Розенхан прошел мимо ярко освещенного застекленного сестринского поста, также известного как «клетка» и постоянно закрытого на замок, – места, откуда персонал мог наблюдать за дневной палатой, не взаимодействуя с пациентами.
Здесь он почувствовал ароматы сладкого кофе, сигаретного дыма, аммиака и недержания мочи, характерные для дневных палат. Подбежавший пациент заковал Розенхана в тесные цепкие объятия. Как только медсестра помогла ему освободиться, она усадила Розенхана за стол. Его присутствие (свежая кровь!) несколько оживило обстановку.
– Сукин сын!
– Членосос!
– Да я просто леща ему дал!
Вот некоторые обрывки фраз, которые удалось записать Розенхану, пока он ждал. Диагноз большинства пациентов – такой же, как и Розенхана, шизофрения. Кто-то неподвижно сидел и смотрел в одну точку, как мужчины в коридоре; другие расхаживали, бормоча что-то себе под нос, потрясывая кулаками или крича. Один ординатор психиатрического отделения, впервые увидев такую сцену в 3-Ю, воскликнул: «Да во что же это я ввязался?»
Розенхан просидел на месте два часа, пока голод и нужда усиливались вместе с нарастающим чувством собственной незащищенности, не позволяющим пошевелиться, – позже он назовет это «окаменением». Он понял, что абсолютно беззащитен. Его мысли были об одном и том же:
«При всем здравомыслии и опыте, при всем том, что я лучше других знал, во что ввязывался, я был ошеломлен до ужаса», – писал он позже.

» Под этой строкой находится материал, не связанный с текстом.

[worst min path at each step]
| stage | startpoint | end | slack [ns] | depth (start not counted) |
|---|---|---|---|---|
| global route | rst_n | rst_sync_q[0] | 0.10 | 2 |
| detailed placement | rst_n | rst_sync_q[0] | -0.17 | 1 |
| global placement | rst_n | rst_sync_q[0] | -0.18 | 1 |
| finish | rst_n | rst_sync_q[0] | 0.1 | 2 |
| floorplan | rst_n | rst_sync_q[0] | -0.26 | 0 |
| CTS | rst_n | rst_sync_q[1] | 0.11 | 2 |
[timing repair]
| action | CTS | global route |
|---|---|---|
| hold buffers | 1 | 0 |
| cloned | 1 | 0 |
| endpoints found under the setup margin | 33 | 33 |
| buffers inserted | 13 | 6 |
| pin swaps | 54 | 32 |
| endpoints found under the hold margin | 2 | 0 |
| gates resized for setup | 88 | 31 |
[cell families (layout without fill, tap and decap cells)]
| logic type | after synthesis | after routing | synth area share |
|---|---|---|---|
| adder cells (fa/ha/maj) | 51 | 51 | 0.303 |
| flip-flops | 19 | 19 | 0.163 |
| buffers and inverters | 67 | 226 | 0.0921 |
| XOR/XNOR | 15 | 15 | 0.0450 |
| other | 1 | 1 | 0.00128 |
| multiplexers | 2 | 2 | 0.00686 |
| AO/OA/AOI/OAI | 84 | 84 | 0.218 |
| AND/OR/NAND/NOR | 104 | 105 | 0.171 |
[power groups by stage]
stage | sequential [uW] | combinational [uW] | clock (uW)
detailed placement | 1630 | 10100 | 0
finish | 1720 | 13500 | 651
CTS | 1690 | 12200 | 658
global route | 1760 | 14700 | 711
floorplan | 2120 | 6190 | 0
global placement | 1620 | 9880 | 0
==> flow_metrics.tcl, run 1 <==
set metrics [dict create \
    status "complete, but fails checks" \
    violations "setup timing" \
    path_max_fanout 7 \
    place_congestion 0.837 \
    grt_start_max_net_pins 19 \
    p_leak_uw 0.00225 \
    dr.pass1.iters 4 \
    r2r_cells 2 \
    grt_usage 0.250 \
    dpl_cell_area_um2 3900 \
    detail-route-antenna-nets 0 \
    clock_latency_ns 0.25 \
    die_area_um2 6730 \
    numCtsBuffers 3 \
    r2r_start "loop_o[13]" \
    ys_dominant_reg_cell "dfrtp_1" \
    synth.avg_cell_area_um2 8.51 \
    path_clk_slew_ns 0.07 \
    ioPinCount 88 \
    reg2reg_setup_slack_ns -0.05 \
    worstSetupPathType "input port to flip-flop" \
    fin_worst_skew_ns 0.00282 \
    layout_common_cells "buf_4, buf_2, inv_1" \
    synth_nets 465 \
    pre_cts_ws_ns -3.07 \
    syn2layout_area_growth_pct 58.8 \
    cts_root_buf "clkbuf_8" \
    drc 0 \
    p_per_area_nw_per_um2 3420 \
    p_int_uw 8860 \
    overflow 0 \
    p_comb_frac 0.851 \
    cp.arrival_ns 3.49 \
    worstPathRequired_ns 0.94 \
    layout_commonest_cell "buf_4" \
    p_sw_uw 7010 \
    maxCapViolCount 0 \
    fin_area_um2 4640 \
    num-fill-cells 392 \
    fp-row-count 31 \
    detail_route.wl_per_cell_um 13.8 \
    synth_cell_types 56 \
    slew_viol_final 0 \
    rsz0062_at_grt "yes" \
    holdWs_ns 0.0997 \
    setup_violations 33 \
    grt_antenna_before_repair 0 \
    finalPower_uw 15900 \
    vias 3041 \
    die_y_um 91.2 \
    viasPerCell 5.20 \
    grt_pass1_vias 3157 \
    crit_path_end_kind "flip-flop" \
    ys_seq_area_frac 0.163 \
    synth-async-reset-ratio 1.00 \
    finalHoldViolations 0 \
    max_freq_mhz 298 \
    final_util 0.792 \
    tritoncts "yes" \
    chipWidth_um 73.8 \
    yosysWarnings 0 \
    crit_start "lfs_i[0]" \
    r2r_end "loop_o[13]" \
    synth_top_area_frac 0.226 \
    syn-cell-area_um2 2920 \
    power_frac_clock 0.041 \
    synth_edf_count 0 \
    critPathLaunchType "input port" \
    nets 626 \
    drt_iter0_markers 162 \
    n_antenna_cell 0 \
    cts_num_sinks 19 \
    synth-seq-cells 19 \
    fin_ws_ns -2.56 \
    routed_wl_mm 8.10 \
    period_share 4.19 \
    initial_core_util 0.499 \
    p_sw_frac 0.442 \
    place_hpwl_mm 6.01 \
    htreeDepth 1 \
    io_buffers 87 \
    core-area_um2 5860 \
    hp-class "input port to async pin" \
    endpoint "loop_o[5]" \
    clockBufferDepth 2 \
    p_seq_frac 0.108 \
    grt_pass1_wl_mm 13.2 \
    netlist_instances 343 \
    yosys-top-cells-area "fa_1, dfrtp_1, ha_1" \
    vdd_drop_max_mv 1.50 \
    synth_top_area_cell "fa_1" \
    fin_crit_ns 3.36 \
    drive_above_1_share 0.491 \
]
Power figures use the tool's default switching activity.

Кто-то, наверное санитар, дал Розенхану тарелку холодного желеобразного рагу, чашку теплого молока и апельсин. Розенхан уставился на все это с отвращением, не предполагая, что апельсин здесь – редкое лакомство. Ценным было все съестное, изготовляемое за пределами больницы.
Записи медсестер: 07.02.69: ночью пациент не выказывал особых жлб [жалоб]. Видимо, хорошо спал.

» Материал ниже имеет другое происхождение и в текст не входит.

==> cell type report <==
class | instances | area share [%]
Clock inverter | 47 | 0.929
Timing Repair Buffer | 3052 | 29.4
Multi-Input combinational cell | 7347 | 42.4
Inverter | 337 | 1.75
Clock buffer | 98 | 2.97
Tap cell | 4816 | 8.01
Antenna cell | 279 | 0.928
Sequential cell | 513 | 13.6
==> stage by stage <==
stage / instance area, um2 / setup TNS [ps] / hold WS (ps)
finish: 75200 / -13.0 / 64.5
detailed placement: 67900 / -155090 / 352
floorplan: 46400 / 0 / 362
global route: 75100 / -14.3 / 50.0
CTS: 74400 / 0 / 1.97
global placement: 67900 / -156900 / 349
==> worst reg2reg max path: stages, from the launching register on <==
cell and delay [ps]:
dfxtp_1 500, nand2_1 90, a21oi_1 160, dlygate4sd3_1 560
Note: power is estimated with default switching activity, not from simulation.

В 6:30 завыла пожарная сигнализация.
«НУ ЖЕ, УБЛЮДКИ, ПОДЪЕМ!»
С этих слов началось первое утро Розенхана.
Он ужасно спал. Звуки отделения удерживали Розенхана в состоянии «бей или беги». Сон, наконец, пришел под утро, но длился только до тех пор, пока его не разбудил яркий сон о разоблачении. Теперь, при свете дня, у него появилась возможность изучить обстановку. Стальные прутья кроватей, окна без штор, голые бежевые стены, металлические тумбочки на бежевом кафельном полу, странные тела в одинаковых кроватях.
Снова: «НУ ЖЕ, УБЛЮДКИ, ВЫЛЕЗАЙТЕ ИЗ ПОСТЕЛЕЙ!»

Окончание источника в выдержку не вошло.